Master Georgie by Beryl Bainbridge was shortlisted for the Booker prize, and that is printed on the cover, it was published in 1998. I read it because it actually won the James Tait Black Memorial Prize in 1998, but that is not mentioned on the cover of the book, which I think is a real shame especially considering it is the oldest literary prize in Britain, but of course it’s a Scottish prize, based in Edinburgh University, and you know how London-centric everything seems to be nowadays.
You never know what you’re going to get with Beryl Bainbridge, but this one turned out to be historical fiction, set before and during the Crimean War. I enjoyed it but I think that I made a mistake in reading it at bedtime, as it deserved and needed concentration. The last parts of the book are pretty ghastly as you would expect from a brutal war setting, but the earlier parts of the book are about Georgie, a young man interested in photography, and some of the people who make up his family household.

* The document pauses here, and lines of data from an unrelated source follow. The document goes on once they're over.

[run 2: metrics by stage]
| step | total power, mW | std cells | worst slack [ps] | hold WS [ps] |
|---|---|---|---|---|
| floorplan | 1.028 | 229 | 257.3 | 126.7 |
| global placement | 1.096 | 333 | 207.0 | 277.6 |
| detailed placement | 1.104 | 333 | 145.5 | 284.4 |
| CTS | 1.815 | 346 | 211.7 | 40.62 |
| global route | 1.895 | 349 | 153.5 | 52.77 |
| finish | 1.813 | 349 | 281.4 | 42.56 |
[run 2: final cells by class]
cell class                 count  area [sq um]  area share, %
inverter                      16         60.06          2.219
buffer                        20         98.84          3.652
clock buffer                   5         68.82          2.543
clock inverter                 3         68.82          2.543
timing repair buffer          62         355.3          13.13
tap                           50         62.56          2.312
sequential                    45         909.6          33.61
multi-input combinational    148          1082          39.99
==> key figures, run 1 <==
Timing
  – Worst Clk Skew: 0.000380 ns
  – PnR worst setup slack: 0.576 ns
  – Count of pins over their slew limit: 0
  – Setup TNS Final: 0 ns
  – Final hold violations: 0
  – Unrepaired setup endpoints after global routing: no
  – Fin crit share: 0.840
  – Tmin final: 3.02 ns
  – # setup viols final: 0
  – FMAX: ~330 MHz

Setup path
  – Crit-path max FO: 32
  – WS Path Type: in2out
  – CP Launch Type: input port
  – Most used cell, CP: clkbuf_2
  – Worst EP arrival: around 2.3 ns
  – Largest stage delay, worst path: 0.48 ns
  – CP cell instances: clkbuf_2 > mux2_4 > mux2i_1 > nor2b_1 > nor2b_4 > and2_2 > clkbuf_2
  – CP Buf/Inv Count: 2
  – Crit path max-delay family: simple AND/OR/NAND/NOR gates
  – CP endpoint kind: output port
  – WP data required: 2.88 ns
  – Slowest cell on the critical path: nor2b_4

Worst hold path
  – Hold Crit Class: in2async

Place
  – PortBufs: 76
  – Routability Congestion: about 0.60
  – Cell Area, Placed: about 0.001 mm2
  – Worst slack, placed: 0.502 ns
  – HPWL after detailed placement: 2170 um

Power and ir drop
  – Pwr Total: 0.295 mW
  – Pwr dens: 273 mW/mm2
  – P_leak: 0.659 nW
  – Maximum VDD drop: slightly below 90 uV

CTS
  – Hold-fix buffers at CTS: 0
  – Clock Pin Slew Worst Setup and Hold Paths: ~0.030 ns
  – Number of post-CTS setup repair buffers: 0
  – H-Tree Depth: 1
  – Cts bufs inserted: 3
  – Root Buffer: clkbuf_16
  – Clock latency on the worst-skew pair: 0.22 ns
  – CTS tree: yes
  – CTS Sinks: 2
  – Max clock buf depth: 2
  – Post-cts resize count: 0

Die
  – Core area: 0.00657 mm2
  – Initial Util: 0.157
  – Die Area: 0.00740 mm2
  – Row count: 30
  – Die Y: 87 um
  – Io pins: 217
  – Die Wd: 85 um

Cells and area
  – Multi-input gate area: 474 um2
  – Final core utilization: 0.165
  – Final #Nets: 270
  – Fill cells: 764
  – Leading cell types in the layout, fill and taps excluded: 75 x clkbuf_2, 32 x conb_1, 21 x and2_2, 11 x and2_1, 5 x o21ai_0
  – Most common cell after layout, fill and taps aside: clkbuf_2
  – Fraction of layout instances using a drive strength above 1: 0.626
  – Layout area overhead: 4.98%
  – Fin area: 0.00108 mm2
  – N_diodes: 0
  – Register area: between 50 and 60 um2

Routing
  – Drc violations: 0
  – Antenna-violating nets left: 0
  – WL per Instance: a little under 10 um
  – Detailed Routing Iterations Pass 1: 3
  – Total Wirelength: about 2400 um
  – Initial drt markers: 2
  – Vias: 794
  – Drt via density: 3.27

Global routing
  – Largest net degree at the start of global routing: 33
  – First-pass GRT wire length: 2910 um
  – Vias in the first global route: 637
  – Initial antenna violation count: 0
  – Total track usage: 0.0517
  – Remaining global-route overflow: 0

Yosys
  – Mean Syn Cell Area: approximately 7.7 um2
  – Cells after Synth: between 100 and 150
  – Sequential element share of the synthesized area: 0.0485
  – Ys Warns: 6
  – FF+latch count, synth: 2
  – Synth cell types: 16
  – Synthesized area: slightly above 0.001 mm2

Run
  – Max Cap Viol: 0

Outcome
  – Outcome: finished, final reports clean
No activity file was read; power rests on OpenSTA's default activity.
<file path="src/rtl/pport_pkg.sv">
package pport_pkg;

    localparam int unsigned IRQ_N = 2;

    typedef enum logic [0:0] {
        REG_DATA = 1'b0,
        REG_DIR  = 1'b1
    } reg_kind_e;

    typedef struct packed {
        logic      hit;
        logic [7:0] port;
        reg_kind_e kind;
    } dec_t;

    typedef struct packed {
        logic data_we;
        logic dir_we;
    } port_we_t;

    // Decode the low address byte against a base; two registers per port.
    function automatic dec_t decode_low(input logic [7:0] low,
                                        input logic [7:0] base,
                                        input int unsigned nports);
        logic [7:0] off;
        dec_t d;
        off    = low - base;
        d.hit  = (32'(off) < 2 * nports);
        d.port = {1'b0, off[7:1]};
        d.kind = reg_kind_e'(off[0]);
        return d;
    endfunction

endpackage

</file>
<file path="src/rtl/pport_sync.sv">
module pport_sync #(
    parameter int unsigned W = 8
) (
    input  logic         clk,
    input  logic         rst,
    input  logic [W-1:0] d_async,
    output logic [W-1:0] q_sync
);
    logic [W-1:0] stage1;
    logic [W-1:0] stage2;

    always_ff @(posedge clk) begin
        if (rst) begin
            stage1 <= '0;
            stage2 <= '0;
        end else begin
            stage1 <= d_async;
            stage2 <= stage1;
        end
    end

    assign q_sync = stage2;
endmodule

</file>
<file path="src/rtl/pport_cell.sv">
module pport_cell
    import pport_pkg::*;
#(
    parameter int unsigned     W        = 8,
    parameter logic [W-1:0]    IN_ONLY  = '0,
    parameter logic [W-1:0]    SEL_BITS = '1
) (
    input  logic         clk,
    input  logic         rst,
    input  port_we_t     we,
    input  logic [W-1:0] wdata,
    input  logic         sel,
    input  logic [W-1:0] pin_sync,
    output logic [W-1:0] rd_data,
    output logic [W-1:0] rd_dir,
    output logic [W-1:0] drv_val,
    output logic [W-1:0] drv_en
);
    logic [W-1:0] data_q;
    logic [W-1:0] dir_q;
    logic [W-1:0] dir_eff;
    logic [W-1:0] sel_mask;

    always_ff @(posedge clk) begin
        if (rst) begin
            data_q <= '0;
            dir_q  <= '1;
        end else begin
            if (we.data_we) data_q <= wdata;
            if (we.dir_we)  dir_q  <= wdata;
        end
    end

    // Input-only bits behave as inputs whatever their direction bit says.
    assign dir_eff  = dir_q | IN_ONLY;
    assign sel_mask = sel ? {W{1'b1}} : ~SEL_BITS;

    assign drv_en  = ~dir_eff & sel_mask;
    assign drv_val = data_q & drv_en;
    assign rd_data = (data_q & ~dir_eff) | (pin_sync & dir_eff);
    assign rd_dir  = dir_q;
endmodule

</file>
<file path="src/rtl/pport_irqclr.sv">
module pport_irqclr
    import pport_pkg::*;
(
    input  logic             clk,
    input  logic             rst,
    input  logic             hit_we,
    input  logic [IRQ_N-1:0] wbits,
    output logic [IRQ_N-1:0] clr
);
    always_ff @(posedge clk) begin
        if (rst) clr <= '0;
        else     clr <= hit_we ? wbits : '0;
    end
endmodule

</file>
<file path="src/rtl/pport_bank.sv">
module pport_bank
    import pport_pkg::*;
#(
    parameter int unsigned NUM_PORTS = 3,
    parameter int unsigned PORT_W    = 8,
    parameter int unsigned BUS_AW    = 16,
    parameter logic [7:0]  REG_BASE  = 8'hE0
) (
    input  logic                        clk,
    input  logic                        rst,
    input  logic                        bus_cs,
    input  logic                        bus_wr,
    input  logic                        bus_rd,
    input  logic [BUS_AW-1:0]           bus_addr,
    input  logic [PORT_W-1:0]           bus_wdata,
    output logic [PORT_W-1:0]           bus_rdata,
    input  logic [NUM_PORTS-2:0]        port_sel,
    input  logic [NUM_PORTS*PORT_W-1:0] pin_in,
    output logic [NUM_PORTS*PORT_W-1:0] pin_out,
    output logic [NUM_PORTS*PORT_W-1:0] pin_oe,
    input  logic [IRQ_N-1:0]            irq_pin,
    output logic [IRQ_N-1:0]            irq_edge_clr
);
    localparam int unsigned PIN_W = NUM_PORTS * PORT_W;
    localparam int unsigned LAST  = NUM_PORTS - 1;
    localparam logic [PORT_W-1:0] TOP_IN_ONLY = ~({PORT_W{1'b1}} >> IRQ_N);

    dec_t dec;
    logic wr_go;
    logic rd_go;
    logic [PIN_W-1:0]  pin_s;
    logic [IRQ_N-1:0]  irq_s;
    logic [PORT_W-1:0] rd_data_a [NUM_PORTS];
    logic [PORT_W-1:0] rd_dir_a  [NUM_PORTS];

    assign dec   = decode_low(bus_addr[7:0], REG_BASE, NUM_PORTS);
    assign wr_go = bus_cs & bus_wr & dec.hit;
    assign rd_go = bus_cs & bus_rd & dec.hit;

    pport_sync #(.W(PIN_W)) u_pin_sync (
        .clk(clk), .rst(rst), .d_async(pin_in), .q_sync(pin_s)
    );

    pport_sync #(.W(IRQ_N)) u_irq_sync (
        .clk(clk), .rst(rst), .d_async(irq_pin), .q_sync(irq_s)
    );

    for (genvar k = 0; k < NUM_PORTS; k++) begin : g_port
        port_we_t          we;
        logic              sel;
        logic [PORT_W-1:0] view;

        assign we.data_we = wr_go && (dec.port == 8'(k)) && (dec.kind == REG_DATA);
        assign we.dir_we  = wr_go && (dec.port == 8'(k)) && (dec.kind == REG_DIR);

        if (k == 0) begin : g_fixed
            assign sel = 1'b1;
        end else begin : g_selectable
            assign sel = port_sel[k-1];
        end

        if (k == LAST) begin : g_top
            assign view = {irq_s, pin_s[k*PORT_W +: PORT_W-IRQ_N]};
            pport_cell #(
                .W(PORT_W), .IN_ONLY(TOP_IN_ONLY), .SEL_BITS({PORT_W{1'b1}})
            ) u_cell (
                .clk(clk), .rst(rst), .we(we), .wdata(bus_wdata), .sel(sel),
                .pin_sync(view), .rd_data(rd_data_a[k]), .rd_dir(rd_dir_a[k]),
                .drv_val(pin_out[k*PORT_W +: PORT_W]),
                .drv_en(pin_oe[k*PORT_W +: PORT_W])
            );
        end else begin : g_plain
            assign view = pin_s[k*PORT_W +: PORT_W];
            pport_cell #(
                .W(PORT_W), .IN_ONLY({PORT_W{1'b0}}), .SEL_BITS({PORT_W{1'b1}})
            ) u_cell (
                .clk(clk), .rst(rst), .we(we), .wdata(bus_wdata), .sel(sel),
                .pin_sync(view), .rd_data(rd_data_a[k]), .rd_dir(rd_dir_a[k]),
                .drv_val(pin_out[k*PORT_W +: PORT_W]),
                .drv_en(pin_oe[k*PORT_W +: PORT_W])
            );
        end
    end

    always_comb begin
        bus_rdata = '0;
        if (rd_go) begin
            for (int k = 0; k < NUM_PORTS; k++) begin
                if (dec.port == 8'(k)) begin
                    bus_rdata = (dec.kind == REG_DIR) ? rd_dir_a[k] : rd_data_a[k];
                end
            end
        end
    end

    pport_irqclr u_irqclr (
        .clk(clk),
        .rst(rst),
        .hit_we(wr_go && (dec.port == 8'(LAST)) && (dec.kind == REG_DATA)),
        .wbits(bus_wdata[PORT_W-1 -: IRQ_N]),
        .clr(irq_edge_clr)
    );
endmodule

</file>
<file path="config.mk">
export PLATFORM = sky130hd
export DESIGN_NAME = pport_bank
export DESIGN_NICKNAME = d
export VERILOG_FILES = /design/src/rtl/pport_pkg.sv /design/src/rtl/pport_sync.sv /design/src/rtl/pport_cell.sv /design/src/rtl/pport_irqclr.sv /design/src/rtl/pport_bank.sv
export SDC_FILE = /design/constraint.sdc
export NUM_CORES = 1
export LEC_CHECK = 0
export ABC_AREA = 1
export BUFFER_PORTS_ARGS = -buffer_cell sky130_fd_sc_hd__buf_2
export CORE_MARGIN = 4
export CORE_UTILIZATION = 42
export CTS_CLUSTER_DIAMETER = 200
export DETAILED_ROUTE_END_ITERATION = 8
export PLACE_DENSITY = 0.7
export SETUP_SLACK_MARGIN = 0.15
export SLEW_MARGIN = 15
export SYNTH_ARGS = -nofsm -noshare
export SYNTH_HDL_FRONTEND = slang
export SYNTH_HIERARCHICAL = 1
export SYNTH_SLANG_ARGS = --single-unit
</file>
<file path="constraint.sdc">
create_clock -name clk -period 3.62 [get_ports clk]
set_input_delay 0.181 -clock clk [delete_from_list [all_inputs] [get_ports clk]]
set_output_delay 0.181 -clock clk [all_outputs]
set_load 0.01 [all_outputs]
</file>
---- Word level (Yosys, flattened, before mapping) ----
Cells that the tools add are included.
operators by class
  add/subtract/negate cells ............... 1
  $lt $le $gt $ge ......................... 1
  equal/unequal tests ..................... 2
  muxes and demuxes ....................... 9
  bitwise logic cells ..................... 22
  reduce and logical (&&, ||, !) cells .... 11
operators with widths
  operator               count
  $and A8 B8 Y8          10
  $mux W8                9
  $not A8 Y8             3
  $or A8 B8 Y8           3
  $logic_and A1 B1 Y1    9
  $logic_not A8 Y1       1
  $lt A8 B3 Y1 const B   1
  $sub A8 B8 Y8 const B  1
  $eq A7 B1 Y1 const B   1
  $eq A7 B2 Y1 const B   1
  $and A1 B1 Y1          4
  $not A1 Y1             2
  $reduce_or A2 Y1       1
word-level totals
  bits in registers ....................... 98
  input bits .............................. 57
  logic and storage cells ................. 57

---- Depth between registers and ports, before layout ----
  depth in word-level cells ............... 8
  mapped depth ............................ 13
  depth with buffers taken out ............ 11

---- Modules after synthesis ----
The synthesis kept the hierarchy.
modules (own cells, without submodules)
  module                                     times used  cells an instance  area an instance (um2)  seq. area each (um2)
  pport_cell (g_port[0].g_plain.u_cell ...)  2           129                840.8                   320.3
  pport_sync (u_pin_sync)                    1           149                1365.1                  960.9
  pport_bank                                 1           182                857.1                   0.0
  pport_cell (g_port[2].g_top.u_cell)        1           117                726.9                   280.3
  pport_sync (u_irq_sync)                    1           12                 110.1                   80.1
  pport_irqclr                               1           8                  62.6                    40.0

---- Worst setup path before layout ----
Ideal clock, no wire load.
  path kind ............................... input-to-reg
  start point ............................. input bus_addr[5]
  end point ............................... register g_port[1].g_plain.u_cell.data_q[0]
  arrival time ............................ 1.436 ns
  required time ........................... 3.508 ns
  path slack .............................. 2.072 ns
  cell stages on the path ................. 13
  buffers on the path ..................... 2
  cells stage by stage .................... ha_1 inv_1 nand2_1 nand2_2 nand2_1 nor2_4 nand3_1 nor2_1 buf_6 buf_12 nand2_4 nand2_2 nor2_2
RTL lines
  what                    RTL line          text
  start: declaration      pport_bank.sv:14  input logic [BUS_AW-1:0] bus_addr,
  end signal: assignment  pport_cell.sv:29  if (we.data_we) data_q <= wdata;
  end: declaration        pport_cell.sv:19  logic [W-1:0] data_q;

==> impl_table.tex <==
\begin{tabular}{lr}
\hline
Metric & Value \\
\hline
\multicolumn{2}{l}{\textbf{Status}} \\
\quad Run status & complete, no violations \\
\multicolumn{2}{l}{\textbf{Placement}} \\
\quad Count of input and output buffers & 100 \\
\quad Pre-CTS WS & roughly 1.4 ns \\
\quad Final estimated routing congestion in global placement & approximately 0.85 \\
\quad Detailed placer's ending HPWL & about 8200 um \\
\multicolumn{2}{l}{\textbf{Worst setup path}} \\
\quad Maximum single-stage delay on the critical path & about 0.50 ns \\
\quad Crit path max fanout & 9 \\
\quad Cell type group with the largest total delay on the critical path & simple AND/OR/NAND/NOR gates \\
\quad Capturing element type of the critical path & flop \\
\quad Crit Path Class & in2reg \\
\quad CP Data Arrival Time & approximately 2.1 ns \\
\quad Critical path required time & 3.86 ns \\
\quad Startpoint class of the critical path & input pin \\
\quad Crit path cell chain & buf\_2 -> ha\_1 -> inv\_1 -> nand2\_1 -> nand2\_2 -> nand2\_1 -> nor2\_4 -> nand3\_1 -> nor2\_1 -> inv\_2 -> nand2\_1 -> nand3\_1 \\
\quad Most numerous cell on the critical path & sky130\_fd\_sc\_hd\_\_nand2\_1 \\
\quad Slowest cell on the critical path & sky130\_fd\_sc\_hd\_\_nor2\_1 \\
\quad Bufs and invs on worst path & 3 \\
\multicolumn{2}{l}{\textbf{STA}} \\
\quad Setup TNS Final & 0 ns \\
\quad RSZ-0062 raised after global routing & no \\
\quad Number of max-slew violations in the final report & 0 \\
\quad Final Hold Violating Endpoints & 0 \\
\quad Portion of the clock cycle consumed by the worst path in the final layout & about half \\
\quad Fmax & about 0.54 GHz \\
\quad Max-Slew Margin vs Limit & 40.8\% \\
\quad Actual slew at the worst max-slew pin & between 0.8 and 0.9 ns \\
\quad Final Skew & approximately 0.011 ns \\
\quad Final critical delay including setup and external delays & 1.87 ns \\
\quad Final setup vio count & 0 \\
\quad Final critical-path setup slack & between 1.5 and 2 ns \\
\multicolumn{2}{l}{\textbf{Detailed routing}} \\
\quad Number of detailed-routing iterations run before antenna repair & 4 \\
\quad Average wire length per cell after detail routing & between 10 and 15 um \\
\quad Number of nets with antenna violations after routing & 0 \\
\quad Routed Wire Length & 11,300 um \\
\quad Detailed Route Iter0 Violations & around 220 \\
\quad Via count normalized by instance count & between 4 and 5 \\
\quad Total vias in the final route & around 4,200 \\
\quad Remaining design rule violation count & 0 \\
\multicolumn{2}{l}{\textbf{Die}} \\
\quad Die width & 114 um \\
\quad Row Count & 38 \\
\quad Initial cell density of the core & 43.1\% \\
\quad Total I/O pin count & around 120 \\
\quad Total Die Area & 12,900 sq um \\
\quad Core Box Area & 10,900 sq um \\
\quad Chip Height & around 110 um \\
\multicolumn{2}{l}{\textbf{Yosys}} \\
\quad Number of cells produced by synthesis & slightly above 700 \\
\quad Total standard cell area after synthesis & 4690 sq um \\
\quad Total number of yosys warnings & 6 \\
\quad Average footprint of a synthesized cell & around 6.6 sq um \\
\multicolumn{2}{l}{\textbf{Finish}} \\
\quad Area delta synth->final & 13.9\% \\
\quad Final layout net count & 864 \\
\quad Antenna diode count & 0 \\
\quad Final core occ & 49.1\% \\
\quad Ratio of cells with drive above 1 in the final layout & 19.9\% \\
\quad Fillers & around 1,200 \\
\multicolumn{2}{l}{\textbf{Clocking}} \\
\quad Clock tree from TritonCTS & built \\
\quad Count of instances resized after the clock tree is built & 0 \\
\quad CTS Root Buffer Type & sky130\_fd\_sc\_hd\_\_clkbuf\_8 \\
\quad Number of sinks on the clock net & 96 \\
\quad Depth of the CTS H-tree & 3 \\
\quad Maximum count of clock buffers along a single path & 2 \\
\quad Num CTS Buffers & 9 \\
\quad Clock transition at path regs & 0.10 ns \\
\quad Clock latency reported for the late side of the worst-skew pair & about 0.36 ns \\
\multicolumn{2}{l}{\textbf{Global route}} \\
\quad Pin count of the biggest net entering global routing & 43 \\
\quad Initial antenna violation count & 0 \\
\quad First-pass GRT wire length & roughly 18,000 um \\
\quad Via count of the first global-routing pass & 3,811 \\
\quad Residual overflow from global routing & 0 \\
\quad Global-route total usage across every layer & between 15 and 20\% \\
\multicolumn{2}{l}{\textbf{Pwr}} \\
\quad Power density cells & 353 nW/um\^{}2 \\
\quad Max VDD drop & $\sim$230 uV \\
\quad Leakage dissipation & between 0.002 and 0.003 uW \\
\multicolumn{2}{l}{\textbf{Min path}} \\
\quad Path type of the worst min-delay path & in2reg \\
\multicolumn{2}{l}{\textbf{Job}} \\
\quad Maximum Capacitance Violations & 0 \\
\hline
\end{tabular}
-- repair_timing --
item,CTS,global route
hold endpoints to repair,4,0
buffers inserted,0,0
hold buffers,4,0
-- power by group --
group / switching [uW] / internal, uW
logic: 115 / 57.5
registers: 6.23 / 1080
clock network: 363 / 266
-- final timing paths --
| kind | startpoint | endpoint | slack, ns | cells after the start |
|---|---|---|---|---|
| min | pin_in[3] | u_pin_sync/stage1[3]$_SDFF_PP0_ | 0.02 | 3 |
| min reg2reg | u_pin_sync/stage1[2]$_SDFF_PP0_ | u_pin_sync/q_sync[2]$_SDFF_PP0_ | 0.40 | 2 |
| max reg2reg | g_port[0].g_plain.u_cell/rd_dir[4]$_SDFFE_PP1P_ | g_port[0].g_plain.u_cell/rd_dir[4]$_SDFFE_PP1P_ | 2.92 | 2 |
| max | bus_addr[5] | g_port[1].g_plain.u_cell/rd_dir[1]$_SDFFE_PP1P_ | 1.75 | 12 |
-- flip-flops by register name (all words and copies together), names as in the netlist --
name,count
u_pin_sync/q_sync,22
u_pin_sync/stage1,22
g_port.g_plain.u_cell/data_q,16
g_port.g_plain.u_cell/rd_dir,16
g_port.g_top.u_cell/rd_dir,8
g_port.g_top.u_cell/data_q,6
u_irq_sync/q_sync,2
u_irq_sync/stage1,2
u_irqclr/clr,2
-- worst min-delay path: cells and delay by family --
kind	cells	cell delay, ns
AND/OR/NAND/NOR	1	0.06
buffers and inverters	2	0.10
-- layout make-up --
| cell class | instances | area, sq um | share of cell area (%) |
|---|---|---|---|
| clock buffer | 11 | 141 | 2.64 |
| clock inverter | 5 | 32.5 | 0.608 |
| inverter | 122 | 460 | 8.61 |
| multi-input combinational | 468 | 2050 | 38.3 |
| sequential | 96 | 1920 | 35.9 |
| tap | 140 | 175 | 3.28 |
| timing repair buffer | 108 | 571 | 10.7 |
-- per-layer routing --
layer  track usage (%)  wire length (um)  share of wire (%)  vias up
met1              25.0              5290                 47     1826
met2              28.1              5130                 46      121
met4              5.85               102               0.91        0
li1                  -                 -                  -     2264
met5                 0                 0                  0        -
met3              3.29               746                6.6        6
-- through the flow --
stage	std cells	hold slack [ns]	instance area, sq um	total power, uW
after global routing	950	0.0116	5350	1970
after global placement	930	0.380	5130	1280
final	950	0.0235	5350	1890
after floorplan	717	0.252	4700	1230
after detailed placement	930	0.386	5130	1280
after CTS	950	0.000882	5350	1910
-- cells in the final DEF, fill, tap and decap left out, types with 5 or more instances in the layout --
cell type / instances
sky130_fd_sc_hd__nand2_2: 8
sky130_fd_sc_hd__dfxtp_1: 96
sky130_fd_sc_hd__conb_1: 5
sky130_fd_sc_hd__nor2_1: 158
sky130_fd_sc_hd__o21ai_1: 15
sky130_fd_sc_hd__nand2_1: 204
sky130_fd_sc_hd__buf_2: 100
sky130_fd_sc_hd__nor2_2: 11
sky130_fd_sc_hd__clkbuf_8: 10
sky130_fd_sc_hd__o211ai_1: 8
sky130_fd_sc_hd__nor3_1: 13
sky130_fd_sc_hd__inv_1: 113
sky130_fd_sc_hd__inv_2: 8
sky130_fd_sc_hd__nand3_1: 28
(Power assumes the default switching activity.)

George Hardy eventually becomes a surgeon and some of his household accompany him to the war. They all have close relationships with him and all helped him hide a secret from his mother, which creates a bond between them. Myrtle is his adoptive sister and she adores him, hero worships him, Pompey was picked up off the streets and now assists him with his photography and Dr Potter, is the family doctor who has an interest in geology and the new sciences.
The blurb on the back say:
‘A novella-sized miracle of passion and war’ Ruth Rendell
‘It is hard to think of anyone now writing who understand the human heart as Beryl Bainbridge does.’ The Times
It’s definitely worth reading, and out of interest I looked up what did win the Booker Prize in 1998 and it was Ian McEwan’s Amsterdam, which I haven’t read, so I can’t compare it.